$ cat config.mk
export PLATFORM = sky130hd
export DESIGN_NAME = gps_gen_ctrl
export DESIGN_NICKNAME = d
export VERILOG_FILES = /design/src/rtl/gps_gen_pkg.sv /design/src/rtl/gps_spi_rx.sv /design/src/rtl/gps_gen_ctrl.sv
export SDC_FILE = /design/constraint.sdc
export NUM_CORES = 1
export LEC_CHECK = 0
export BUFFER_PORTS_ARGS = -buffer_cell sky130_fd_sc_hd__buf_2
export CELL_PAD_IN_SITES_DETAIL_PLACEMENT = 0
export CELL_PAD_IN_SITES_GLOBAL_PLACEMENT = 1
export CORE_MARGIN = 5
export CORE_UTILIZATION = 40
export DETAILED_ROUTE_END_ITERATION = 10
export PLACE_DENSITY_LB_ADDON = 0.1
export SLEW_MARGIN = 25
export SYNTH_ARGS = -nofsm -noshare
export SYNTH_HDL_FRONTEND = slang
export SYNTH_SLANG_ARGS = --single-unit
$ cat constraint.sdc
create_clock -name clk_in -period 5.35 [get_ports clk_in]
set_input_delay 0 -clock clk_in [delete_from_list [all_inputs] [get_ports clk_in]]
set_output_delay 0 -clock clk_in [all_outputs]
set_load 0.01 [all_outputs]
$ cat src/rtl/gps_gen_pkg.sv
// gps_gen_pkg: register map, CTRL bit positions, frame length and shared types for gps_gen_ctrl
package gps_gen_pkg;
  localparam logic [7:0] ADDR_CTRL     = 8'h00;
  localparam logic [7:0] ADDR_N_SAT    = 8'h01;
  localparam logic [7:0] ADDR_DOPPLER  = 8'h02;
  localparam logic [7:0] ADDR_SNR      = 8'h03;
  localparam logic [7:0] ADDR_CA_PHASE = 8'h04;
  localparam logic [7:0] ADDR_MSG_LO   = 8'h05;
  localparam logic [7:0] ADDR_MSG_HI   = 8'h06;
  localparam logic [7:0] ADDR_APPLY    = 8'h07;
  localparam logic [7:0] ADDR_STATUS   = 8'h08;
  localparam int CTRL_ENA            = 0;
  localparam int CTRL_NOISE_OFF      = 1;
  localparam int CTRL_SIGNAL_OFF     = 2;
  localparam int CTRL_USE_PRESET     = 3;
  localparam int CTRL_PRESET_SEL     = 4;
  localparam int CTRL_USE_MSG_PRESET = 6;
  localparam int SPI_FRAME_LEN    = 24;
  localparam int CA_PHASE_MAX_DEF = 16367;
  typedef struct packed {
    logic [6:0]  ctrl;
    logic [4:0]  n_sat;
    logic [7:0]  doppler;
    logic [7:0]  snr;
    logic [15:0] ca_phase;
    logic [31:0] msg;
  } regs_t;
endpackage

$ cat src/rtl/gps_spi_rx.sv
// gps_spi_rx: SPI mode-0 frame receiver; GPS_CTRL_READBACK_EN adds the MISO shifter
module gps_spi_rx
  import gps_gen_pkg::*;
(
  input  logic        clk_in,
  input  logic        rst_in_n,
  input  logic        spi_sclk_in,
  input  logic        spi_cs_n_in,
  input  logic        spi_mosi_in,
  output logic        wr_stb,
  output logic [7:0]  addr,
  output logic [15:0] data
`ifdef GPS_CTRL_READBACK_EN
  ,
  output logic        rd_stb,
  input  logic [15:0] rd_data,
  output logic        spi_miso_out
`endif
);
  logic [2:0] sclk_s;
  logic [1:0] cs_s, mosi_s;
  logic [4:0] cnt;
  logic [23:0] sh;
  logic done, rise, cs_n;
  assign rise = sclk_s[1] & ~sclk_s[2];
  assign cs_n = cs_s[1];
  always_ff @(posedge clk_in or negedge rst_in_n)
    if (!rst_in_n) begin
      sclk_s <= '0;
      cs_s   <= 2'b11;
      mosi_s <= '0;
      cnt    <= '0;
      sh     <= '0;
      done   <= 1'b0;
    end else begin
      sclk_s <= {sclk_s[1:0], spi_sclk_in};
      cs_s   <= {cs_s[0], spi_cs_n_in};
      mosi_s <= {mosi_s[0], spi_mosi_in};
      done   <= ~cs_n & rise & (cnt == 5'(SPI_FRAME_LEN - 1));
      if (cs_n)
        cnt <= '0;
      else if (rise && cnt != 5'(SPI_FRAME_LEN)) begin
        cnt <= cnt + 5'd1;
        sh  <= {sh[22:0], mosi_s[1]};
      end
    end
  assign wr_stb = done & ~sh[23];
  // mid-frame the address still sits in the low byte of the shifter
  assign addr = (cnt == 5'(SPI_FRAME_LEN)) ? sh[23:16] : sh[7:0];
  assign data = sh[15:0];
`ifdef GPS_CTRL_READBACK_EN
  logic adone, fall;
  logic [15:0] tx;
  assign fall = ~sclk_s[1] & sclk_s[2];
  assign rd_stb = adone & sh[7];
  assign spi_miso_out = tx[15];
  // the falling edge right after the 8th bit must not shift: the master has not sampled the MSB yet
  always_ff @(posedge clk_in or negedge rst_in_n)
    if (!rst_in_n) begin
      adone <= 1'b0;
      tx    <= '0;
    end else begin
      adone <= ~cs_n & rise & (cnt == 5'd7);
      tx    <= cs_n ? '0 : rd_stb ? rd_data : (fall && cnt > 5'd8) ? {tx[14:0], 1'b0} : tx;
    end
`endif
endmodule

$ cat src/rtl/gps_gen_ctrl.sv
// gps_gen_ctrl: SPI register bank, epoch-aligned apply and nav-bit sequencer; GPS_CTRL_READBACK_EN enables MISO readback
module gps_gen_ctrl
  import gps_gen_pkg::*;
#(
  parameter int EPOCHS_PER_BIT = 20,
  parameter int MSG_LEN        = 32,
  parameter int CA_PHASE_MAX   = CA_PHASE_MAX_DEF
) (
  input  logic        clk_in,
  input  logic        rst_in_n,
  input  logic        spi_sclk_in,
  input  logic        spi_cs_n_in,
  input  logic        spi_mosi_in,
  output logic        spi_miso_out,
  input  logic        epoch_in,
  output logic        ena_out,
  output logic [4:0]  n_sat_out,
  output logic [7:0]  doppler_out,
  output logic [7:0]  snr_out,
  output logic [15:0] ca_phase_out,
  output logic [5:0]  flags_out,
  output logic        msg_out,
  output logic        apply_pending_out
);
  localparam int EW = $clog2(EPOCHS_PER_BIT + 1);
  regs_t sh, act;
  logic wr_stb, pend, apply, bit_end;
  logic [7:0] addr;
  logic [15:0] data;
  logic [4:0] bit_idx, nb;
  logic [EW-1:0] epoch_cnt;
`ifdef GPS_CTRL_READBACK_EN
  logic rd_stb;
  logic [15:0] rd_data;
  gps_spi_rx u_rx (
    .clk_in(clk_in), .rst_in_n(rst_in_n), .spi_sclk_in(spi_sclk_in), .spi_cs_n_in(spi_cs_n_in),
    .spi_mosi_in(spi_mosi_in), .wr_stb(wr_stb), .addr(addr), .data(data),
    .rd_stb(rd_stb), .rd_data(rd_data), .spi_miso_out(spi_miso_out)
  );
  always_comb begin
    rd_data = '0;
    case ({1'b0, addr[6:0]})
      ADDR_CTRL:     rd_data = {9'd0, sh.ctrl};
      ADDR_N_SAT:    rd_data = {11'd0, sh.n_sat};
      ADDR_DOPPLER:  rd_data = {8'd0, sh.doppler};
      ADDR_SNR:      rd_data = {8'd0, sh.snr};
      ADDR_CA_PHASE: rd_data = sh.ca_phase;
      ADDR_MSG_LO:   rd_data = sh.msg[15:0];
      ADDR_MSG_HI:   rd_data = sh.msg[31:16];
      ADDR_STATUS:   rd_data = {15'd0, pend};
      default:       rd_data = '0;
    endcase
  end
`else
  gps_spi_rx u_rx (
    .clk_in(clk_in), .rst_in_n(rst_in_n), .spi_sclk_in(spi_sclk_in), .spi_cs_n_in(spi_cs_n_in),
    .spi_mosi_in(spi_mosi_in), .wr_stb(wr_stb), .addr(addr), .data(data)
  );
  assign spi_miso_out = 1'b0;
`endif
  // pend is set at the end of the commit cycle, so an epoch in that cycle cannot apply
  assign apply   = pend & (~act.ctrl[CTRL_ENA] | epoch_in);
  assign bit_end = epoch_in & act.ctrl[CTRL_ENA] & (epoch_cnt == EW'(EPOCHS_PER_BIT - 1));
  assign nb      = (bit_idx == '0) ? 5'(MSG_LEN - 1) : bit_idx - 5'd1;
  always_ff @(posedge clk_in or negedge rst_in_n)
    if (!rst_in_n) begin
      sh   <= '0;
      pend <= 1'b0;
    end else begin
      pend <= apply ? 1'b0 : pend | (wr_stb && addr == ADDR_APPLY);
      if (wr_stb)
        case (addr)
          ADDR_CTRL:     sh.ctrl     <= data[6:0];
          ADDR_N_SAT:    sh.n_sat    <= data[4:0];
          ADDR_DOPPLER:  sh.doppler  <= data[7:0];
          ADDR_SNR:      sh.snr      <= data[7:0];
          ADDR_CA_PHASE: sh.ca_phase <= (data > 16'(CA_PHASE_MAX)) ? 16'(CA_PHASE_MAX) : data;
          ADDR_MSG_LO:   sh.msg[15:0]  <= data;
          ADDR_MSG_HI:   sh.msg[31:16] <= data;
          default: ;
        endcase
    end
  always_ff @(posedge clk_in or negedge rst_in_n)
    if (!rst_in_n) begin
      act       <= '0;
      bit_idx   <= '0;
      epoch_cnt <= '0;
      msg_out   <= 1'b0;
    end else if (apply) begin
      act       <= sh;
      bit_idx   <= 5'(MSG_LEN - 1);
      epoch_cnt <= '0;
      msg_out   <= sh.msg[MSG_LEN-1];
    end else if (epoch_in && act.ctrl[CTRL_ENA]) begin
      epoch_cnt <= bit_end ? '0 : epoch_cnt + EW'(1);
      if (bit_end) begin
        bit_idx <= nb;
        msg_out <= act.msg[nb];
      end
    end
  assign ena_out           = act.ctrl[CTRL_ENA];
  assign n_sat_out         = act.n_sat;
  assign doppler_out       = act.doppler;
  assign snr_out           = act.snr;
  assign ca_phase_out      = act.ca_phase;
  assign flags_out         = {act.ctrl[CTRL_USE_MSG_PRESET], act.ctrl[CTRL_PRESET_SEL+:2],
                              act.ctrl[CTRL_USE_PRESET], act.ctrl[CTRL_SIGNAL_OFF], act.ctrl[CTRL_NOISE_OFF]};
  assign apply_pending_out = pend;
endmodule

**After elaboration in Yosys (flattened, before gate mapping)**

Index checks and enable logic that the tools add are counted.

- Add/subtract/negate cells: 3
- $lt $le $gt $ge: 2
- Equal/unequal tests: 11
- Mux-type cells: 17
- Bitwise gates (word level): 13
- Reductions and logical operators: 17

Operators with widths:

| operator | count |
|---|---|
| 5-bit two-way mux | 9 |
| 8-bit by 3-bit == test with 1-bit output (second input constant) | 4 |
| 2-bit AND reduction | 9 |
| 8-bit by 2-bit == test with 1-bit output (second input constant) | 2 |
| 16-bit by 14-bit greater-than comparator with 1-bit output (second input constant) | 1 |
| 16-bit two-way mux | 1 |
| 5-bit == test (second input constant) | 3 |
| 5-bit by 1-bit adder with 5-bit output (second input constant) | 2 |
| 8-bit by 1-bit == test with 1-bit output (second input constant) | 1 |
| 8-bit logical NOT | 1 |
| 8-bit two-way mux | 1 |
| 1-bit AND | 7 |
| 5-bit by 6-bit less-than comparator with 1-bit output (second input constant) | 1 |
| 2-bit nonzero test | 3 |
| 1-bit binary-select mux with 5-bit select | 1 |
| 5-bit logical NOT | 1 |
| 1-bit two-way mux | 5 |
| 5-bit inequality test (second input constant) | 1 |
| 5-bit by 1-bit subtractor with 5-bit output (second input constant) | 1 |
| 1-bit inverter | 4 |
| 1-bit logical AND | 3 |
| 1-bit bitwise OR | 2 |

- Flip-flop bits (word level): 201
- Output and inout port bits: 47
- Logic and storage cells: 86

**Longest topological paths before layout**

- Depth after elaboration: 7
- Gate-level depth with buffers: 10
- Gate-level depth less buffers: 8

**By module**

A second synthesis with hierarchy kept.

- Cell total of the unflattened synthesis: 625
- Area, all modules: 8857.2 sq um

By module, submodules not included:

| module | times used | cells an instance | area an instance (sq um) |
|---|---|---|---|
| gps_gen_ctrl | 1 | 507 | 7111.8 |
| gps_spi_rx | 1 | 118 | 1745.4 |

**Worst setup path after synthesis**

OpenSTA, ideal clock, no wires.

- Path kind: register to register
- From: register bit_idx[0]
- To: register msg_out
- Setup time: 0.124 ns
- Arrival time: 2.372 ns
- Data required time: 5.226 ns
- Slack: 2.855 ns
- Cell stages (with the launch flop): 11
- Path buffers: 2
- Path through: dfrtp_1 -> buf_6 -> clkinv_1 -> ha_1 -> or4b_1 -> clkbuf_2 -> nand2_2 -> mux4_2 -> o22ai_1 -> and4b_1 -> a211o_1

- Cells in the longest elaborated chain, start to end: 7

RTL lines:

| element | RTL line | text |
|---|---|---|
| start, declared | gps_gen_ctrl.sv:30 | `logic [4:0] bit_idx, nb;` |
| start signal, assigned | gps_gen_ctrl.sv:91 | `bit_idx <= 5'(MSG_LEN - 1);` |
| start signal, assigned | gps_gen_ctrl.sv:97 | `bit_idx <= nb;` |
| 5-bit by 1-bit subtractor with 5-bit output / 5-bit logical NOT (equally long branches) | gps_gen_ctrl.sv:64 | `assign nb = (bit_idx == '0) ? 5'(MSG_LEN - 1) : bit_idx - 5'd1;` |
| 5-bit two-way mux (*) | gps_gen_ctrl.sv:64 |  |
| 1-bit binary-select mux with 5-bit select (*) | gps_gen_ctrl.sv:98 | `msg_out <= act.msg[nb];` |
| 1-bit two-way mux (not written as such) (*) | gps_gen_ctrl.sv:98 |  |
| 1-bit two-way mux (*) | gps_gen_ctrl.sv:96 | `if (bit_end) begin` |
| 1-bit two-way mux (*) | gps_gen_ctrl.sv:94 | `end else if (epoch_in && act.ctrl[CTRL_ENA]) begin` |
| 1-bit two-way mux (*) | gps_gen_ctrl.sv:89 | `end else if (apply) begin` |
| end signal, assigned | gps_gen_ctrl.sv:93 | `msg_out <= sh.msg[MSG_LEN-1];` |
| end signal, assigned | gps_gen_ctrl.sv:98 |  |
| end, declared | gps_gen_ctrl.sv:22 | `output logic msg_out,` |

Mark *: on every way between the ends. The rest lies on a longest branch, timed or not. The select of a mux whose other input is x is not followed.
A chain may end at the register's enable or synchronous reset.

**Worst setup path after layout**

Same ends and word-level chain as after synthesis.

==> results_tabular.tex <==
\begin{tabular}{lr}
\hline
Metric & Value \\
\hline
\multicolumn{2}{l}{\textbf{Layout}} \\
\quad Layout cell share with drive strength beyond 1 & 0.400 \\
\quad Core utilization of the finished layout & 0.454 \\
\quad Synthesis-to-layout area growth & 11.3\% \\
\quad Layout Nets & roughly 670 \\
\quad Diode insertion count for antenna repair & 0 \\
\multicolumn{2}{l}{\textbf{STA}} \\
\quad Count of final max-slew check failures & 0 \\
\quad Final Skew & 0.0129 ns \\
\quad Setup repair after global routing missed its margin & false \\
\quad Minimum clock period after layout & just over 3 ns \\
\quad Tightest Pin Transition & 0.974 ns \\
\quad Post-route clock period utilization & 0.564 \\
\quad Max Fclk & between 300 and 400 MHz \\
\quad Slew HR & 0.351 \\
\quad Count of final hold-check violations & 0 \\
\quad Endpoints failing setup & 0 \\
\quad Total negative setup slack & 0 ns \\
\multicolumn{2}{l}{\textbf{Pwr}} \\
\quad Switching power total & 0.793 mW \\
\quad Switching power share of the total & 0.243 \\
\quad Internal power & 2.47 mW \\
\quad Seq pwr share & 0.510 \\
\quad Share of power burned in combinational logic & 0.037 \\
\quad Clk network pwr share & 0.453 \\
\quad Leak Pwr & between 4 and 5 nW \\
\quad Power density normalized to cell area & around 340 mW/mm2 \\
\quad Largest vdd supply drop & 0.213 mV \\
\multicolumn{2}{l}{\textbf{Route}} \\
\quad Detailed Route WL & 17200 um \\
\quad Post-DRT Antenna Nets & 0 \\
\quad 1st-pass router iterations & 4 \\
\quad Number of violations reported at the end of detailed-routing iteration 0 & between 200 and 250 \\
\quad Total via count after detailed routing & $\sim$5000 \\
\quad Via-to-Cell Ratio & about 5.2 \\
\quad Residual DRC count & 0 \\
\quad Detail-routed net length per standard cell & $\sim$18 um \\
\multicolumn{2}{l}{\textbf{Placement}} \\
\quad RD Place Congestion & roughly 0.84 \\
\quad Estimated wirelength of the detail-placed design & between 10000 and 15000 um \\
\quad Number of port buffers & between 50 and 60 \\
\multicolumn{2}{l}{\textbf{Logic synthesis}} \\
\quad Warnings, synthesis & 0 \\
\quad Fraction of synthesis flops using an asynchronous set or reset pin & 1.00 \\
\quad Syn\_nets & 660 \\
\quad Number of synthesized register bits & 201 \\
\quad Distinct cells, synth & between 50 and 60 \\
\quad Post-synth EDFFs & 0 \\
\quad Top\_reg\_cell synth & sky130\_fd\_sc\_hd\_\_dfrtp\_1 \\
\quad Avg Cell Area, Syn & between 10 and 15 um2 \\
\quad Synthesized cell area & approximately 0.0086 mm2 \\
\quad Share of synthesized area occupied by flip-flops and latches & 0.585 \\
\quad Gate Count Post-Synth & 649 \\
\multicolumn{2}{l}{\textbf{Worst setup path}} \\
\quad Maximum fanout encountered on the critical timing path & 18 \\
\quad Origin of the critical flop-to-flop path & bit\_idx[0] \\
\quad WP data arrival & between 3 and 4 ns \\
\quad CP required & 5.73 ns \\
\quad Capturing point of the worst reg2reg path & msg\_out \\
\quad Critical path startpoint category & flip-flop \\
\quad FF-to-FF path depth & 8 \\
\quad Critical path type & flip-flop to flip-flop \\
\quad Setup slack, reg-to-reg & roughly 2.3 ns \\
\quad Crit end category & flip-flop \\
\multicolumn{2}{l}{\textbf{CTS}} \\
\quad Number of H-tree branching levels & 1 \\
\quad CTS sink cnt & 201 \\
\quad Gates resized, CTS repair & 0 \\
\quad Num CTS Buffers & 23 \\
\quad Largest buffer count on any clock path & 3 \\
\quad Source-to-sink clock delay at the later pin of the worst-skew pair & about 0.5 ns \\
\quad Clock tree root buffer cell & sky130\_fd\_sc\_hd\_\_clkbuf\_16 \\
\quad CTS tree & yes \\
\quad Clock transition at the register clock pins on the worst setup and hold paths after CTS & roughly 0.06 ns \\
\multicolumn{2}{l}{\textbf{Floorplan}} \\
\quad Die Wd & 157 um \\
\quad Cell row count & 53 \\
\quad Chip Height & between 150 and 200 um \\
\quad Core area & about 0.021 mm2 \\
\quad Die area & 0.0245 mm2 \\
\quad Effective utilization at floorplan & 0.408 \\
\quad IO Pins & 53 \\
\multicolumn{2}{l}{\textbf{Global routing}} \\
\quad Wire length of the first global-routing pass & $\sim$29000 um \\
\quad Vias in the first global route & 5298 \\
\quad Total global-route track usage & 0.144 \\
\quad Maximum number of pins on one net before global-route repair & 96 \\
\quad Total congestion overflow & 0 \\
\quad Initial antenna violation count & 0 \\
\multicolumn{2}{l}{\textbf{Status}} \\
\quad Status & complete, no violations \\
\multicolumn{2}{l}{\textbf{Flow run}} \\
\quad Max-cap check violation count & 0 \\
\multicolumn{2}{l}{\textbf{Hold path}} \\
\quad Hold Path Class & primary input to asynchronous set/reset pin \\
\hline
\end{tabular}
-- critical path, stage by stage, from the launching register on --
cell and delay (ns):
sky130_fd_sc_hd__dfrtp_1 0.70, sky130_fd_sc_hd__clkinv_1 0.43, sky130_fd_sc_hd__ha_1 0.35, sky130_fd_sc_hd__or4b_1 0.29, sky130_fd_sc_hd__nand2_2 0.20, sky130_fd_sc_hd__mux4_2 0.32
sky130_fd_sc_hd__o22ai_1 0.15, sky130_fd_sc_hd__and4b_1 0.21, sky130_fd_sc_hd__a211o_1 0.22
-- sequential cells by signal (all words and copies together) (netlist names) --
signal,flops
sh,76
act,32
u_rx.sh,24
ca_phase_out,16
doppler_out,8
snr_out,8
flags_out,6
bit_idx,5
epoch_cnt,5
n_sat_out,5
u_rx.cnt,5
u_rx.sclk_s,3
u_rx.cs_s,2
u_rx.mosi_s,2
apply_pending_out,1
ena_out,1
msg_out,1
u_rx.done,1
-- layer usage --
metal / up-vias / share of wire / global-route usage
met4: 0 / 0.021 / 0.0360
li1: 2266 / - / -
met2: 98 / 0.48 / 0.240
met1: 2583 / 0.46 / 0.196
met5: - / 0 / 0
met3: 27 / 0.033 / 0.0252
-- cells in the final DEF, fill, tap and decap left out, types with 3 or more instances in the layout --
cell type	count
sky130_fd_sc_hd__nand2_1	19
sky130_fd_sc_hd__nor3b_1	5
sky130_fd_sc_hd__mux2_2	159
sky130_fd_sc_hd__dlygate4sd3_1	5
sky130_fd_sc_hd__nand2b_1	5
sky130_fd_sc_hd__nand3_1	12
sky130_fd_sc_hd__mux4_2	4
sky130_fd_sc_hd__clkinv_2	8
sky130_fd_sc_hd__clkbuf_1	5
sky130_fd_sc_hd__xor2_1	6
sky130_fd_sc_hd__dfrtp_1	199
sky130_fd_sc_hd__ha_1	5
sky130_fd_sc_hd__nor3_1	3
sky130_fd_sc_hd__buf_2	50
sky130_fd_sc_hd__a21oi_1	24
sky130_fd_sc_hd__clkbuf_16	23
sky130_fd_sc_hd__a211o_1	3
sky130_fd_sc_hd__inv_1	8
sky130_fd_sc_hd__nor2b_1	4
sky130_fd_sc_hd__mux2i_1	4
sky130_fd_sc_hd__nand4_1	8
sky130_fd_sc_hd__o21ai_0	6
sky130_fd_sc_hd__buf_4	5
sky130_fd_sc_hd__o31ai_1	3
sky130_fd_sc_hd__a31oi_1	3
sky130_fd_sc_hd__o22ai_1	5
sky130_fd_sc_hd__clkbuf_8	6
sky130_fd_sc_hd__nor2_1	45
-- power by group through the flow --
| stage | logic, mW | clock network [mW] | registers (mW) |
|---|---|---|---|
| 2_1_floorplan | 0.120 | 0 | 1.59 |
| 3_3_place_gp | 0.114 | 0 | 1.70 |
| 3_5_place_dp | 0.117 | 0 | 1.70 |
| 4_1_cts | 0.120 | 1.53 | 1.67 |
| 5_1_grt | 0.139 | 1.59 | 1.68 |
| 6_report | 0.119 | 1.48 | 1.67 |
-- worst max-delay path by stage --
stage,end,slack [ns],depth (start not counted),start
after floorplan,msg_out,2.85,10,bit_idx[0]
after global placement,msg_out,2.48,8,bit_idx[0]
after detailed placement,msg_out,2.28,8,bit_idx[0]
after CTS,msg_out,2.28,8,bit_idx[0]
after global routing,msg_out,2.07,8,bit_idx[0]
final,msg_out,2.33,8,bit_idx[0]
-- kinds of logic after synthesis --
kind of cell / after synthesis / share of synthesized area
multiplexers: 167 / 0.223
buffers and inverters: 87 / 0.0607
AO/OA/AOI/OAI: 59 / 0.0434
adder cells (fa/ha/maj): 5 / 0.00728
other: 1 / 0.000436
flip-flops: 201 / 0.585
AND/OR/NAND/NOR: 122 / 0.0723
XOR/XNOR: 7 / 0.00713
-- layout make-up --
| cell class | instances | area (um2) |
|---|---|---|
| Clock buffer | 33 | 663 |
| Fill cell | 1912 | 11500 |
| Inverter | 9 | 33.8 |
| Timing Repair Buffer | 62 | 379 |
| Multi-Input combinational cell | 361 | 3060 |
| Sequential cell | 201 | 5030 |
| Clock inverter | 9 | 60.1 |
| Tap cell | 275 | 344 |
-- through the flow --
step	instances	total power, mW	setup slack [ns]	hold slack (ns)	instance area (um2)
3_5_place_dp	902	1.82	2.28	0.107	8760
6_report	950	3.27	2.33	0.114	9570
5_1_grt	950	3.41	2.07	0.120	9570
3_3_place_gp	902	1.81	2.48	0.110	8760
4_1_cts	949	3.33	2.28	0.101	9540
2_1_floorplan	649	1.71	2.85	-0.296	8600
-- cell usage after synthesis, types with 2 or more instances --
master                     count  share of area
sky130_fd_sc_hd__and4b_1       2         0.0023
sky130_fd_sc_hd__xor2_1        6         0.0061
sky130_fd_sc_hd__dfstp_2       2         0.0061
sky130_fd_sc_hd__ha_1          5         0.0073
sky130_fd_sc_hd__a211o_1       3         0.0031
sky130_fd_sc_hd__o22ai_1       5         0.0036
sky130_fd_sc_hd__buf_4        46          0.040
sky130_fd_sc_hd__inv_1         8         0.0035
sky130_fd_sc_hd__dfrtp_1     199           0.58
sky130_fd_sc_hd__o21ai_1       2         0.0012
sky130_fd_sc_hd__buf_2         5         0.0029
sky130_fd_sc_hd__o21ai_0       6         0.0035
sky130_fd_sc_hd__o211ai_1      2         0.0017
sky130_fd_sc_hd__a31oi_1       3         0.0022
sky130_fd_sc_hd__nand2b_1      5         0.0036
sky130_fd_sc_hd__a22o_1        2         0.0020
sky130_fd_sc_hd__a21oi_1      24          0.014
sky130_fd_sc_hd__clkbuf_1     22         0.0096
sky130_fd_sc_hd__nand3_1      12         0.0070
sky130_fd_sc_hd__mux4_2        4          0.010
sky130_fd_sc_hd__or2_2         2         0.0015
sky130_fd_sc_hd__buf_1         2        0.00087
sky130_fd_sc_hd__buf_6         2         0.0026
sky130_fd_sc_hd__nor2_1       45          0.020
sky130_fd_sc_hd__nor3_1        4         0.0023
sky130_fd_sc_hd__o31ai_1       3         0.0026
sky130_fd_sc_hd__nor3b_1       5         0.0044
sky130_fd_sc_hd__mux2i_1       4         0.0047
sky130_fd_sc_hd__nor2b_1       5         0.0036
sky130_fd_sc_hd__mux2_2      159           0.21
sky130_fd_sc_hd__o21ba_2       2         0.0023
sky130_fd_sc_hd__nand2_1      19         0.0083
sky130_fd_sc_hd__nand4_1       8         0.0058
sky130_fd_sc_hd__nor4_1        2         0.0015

*Required action*
Once you have checked the entries above, say how many lines include the word "comparator", and nothing beyond the number.

*Completed task*
2